Older Browsers & Import Map Integrity
What: Chrome < 127, Firefox < 138, and Safari < 18 parse the injected import map but silently ignore the integrity key. Dynamic import() calls in these browsers are not verified by the native module system.
Why: Support for integrity in import maps was added incrementally across browsers. Older versions treat the integrity field as an unrecognized extension and discard it.
What still works on older browsers:
integrityattributes on static<script src>,<link rel="stylesheet">, and<link rel="modulepreload">tags are enforced by all SRI-capable browsers regardless of import map support.<link rel="modulepreload" integrity=...>injected bypreloadDynamicChunks(the default) provides native SRI coverage for lazy chunks on older browsers.- Runtime patching (
runtimePatchDynamicLinks) enforces integrity on dynamically created<script>and<link>elements in all browsers via JavaScript.
Broad coverage without import map integrity
Keeping preloadDynamicChunks: true and runtimePatchDynamicLinks: true (both defaults) gives older browsers meaningful SRI coverage through modulepreload and runtime patching even without import map integrity support.
See Import Map Integrity for the full browser support table and progressive-enhancement model.
Source Maps & import() Rewriting
What: Source maps are dropped for any chunk whose dynamic import() call sites are rewritten by the JS-fallback path. Stack traces from those chunks will not map back to original source lines.
Why: The rewrite wraps import(...) with __sriImport(import.meta.url, ...). This shifts byte offsets throughout the file, making the original source map mappings inaccurate. The plugin does not regenerate source maps for rewritten chunks.
Workaround: The JS-fallback path is only active under specific conditions (see Coverage Strategies). The most direct way to avoid it is to keep preloadDynamicChunks: true (the default) and use a root-relative or absolute base — that combination covers dynamic imports via import map integrity and modulepreload, with no import() rewriting needed.
JS Fallback Constraints
What: The JS import() rewriting path has constraints that do not apply to other coverage strategies.

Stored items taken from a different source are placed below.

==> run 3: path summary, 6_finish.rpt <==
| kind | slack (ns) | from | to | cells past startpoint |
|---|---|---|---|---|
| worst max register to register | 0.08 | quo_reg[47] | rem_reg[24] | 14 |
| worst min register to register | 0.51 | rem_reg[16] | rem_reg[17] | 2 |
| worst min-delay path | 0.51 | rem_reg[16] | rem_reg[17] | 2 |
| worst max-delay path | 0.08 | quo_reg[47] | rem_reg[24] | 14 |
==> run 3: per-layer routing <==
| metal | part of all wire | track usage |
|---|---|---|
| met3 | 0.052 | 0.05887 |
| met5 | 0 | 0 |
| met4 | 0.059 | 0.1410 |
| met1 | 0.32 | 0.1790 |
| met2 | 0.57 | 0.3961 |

The JS rewrite path requires a secure context (crypto.subtle), CORS headers on chunk responses, and doubles each chunk fetch — serve hashed chunks with Cache-Control: immutable to keep the second fetch out of the network. These constraints don't apply to builds fully covered by the import map or modulepreload paths. See Coverage Strategies for the decision tree.
Dev Server
The plugin is intentionally disabled during vite dev. There is no integrity enforcement, no import map injection, and no runtime patching in development. This is by design, not a configuration issue.
See Dev Mode for the full explanation.